Aram’s confusion is partly due to his age—he is a nine-year-old boy and doesn’t understand the nuance at work in the events from that summer. The story is told in a matter-of-fact way, in the manner of a child recounting events. However, Saroyan subtly uses point of view to make observations regarding the Garoghlanian family’s circumstances. The narrator, Aram’s older self at an indefinite point in the future, reflects on the summer of the beautiful white horse. The story opens with the narrator saying, “One day back there in the good old days when I was nine and the world was full of every imaginable kind of magnificence, and life was still a delightful and mysterious dream” (1). This contrasts the point of view of nine-year-old Aram, who still maintains the wonder and innocence of childhood, with the point of view of the older Aram, who clearly has a more mature and perhaps more realistic view of the world. Although the story isn’t a traditional coming-of-age tale, it nevertheless speaks to the loss of innocence. The young Aram still experiences life as a “magnificent dream,” and the older Aram has awoken to life’s difficulties. It is because of the contrast between Aram at two different ages that Saroyan is able to tell a seemingly simple tale that offers between-the-lines commentary on complex subjects. This split point of view is another example of Duality and the Immigrant Experience at work in this piece of fiction.
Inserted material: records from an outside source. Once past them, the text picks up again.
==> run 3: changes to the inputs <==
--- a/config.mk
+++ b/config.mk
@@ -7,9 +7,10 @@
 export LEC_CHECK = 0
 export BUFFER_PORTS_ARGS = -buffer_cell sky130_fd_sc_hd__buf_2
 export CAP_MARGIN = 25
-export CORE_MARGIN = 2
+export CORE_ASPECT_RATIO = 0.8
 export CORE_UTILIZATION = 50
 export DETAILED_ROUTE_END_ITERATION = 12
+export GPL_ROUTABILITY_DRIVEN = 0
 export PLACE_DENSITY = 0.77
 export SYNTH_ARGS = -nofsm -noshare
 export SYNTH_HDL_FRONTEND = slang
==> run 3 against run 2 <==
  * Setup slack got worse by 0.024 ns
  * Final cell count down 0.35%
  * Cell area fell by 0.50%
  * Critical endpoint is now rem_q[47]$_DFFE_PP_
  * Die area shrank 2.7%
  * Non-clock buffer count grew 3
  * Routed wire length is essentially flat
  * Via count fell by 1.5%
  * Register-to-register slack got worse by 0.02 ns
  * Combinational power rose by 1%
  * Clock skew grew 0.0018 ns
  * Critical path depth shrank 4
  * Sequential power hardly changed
Although the story is written and narrated in English, Saroyan uses Armenian when Mourad speaks to or about the horse. He encourages it to run in Armenian, shouting “Vazire” (5). More telling is that he’s named the horse “My Heart” in Armenian, as if his love for the horse is better expressed in the language of his home country than in English. Also, he is effectively severed from his “heart” when he returns the horse to John Byro, which echoes the loss entailed in being forced to emigrate from one’s home country. Khosrove experiences a similar severing of ties. His anger and grief are products of the loss of his homeland. His nihilistic pronouncements also are indicative of this loss. Mourad and Khosrove each live in one world, but their hearts exist in another.
Hope and resilience abound in the story as well. Emblematic of this hope is the scene in which Mourad fixes the robin’s broken wing. Aram sets out looking for Mourad and finds him “sitting under a peach tree, repairing the hurt wing of a young robin which could not fly. He was talking to the bird. […] He threw the bird into the air. The bird tried hard, almost fell twice, but at last flew away, high and straight” (9-10). The robin is a symbol of overcoming hardship. Life isn’t easy for the immigrant family. Yet the robin is healed. The boys have beautiful morning rides. The horse is tamed. John Byro is happy in the end. Most importantly, Aram is given a chance to reframe his life circumstances.
In the end, the question of whether or not Mourad has truly committed theft is unresolved because Mourad has done good in the world in working with the horse. The question of Truth and Honesty versus deception is not as black and white as Aram once believed.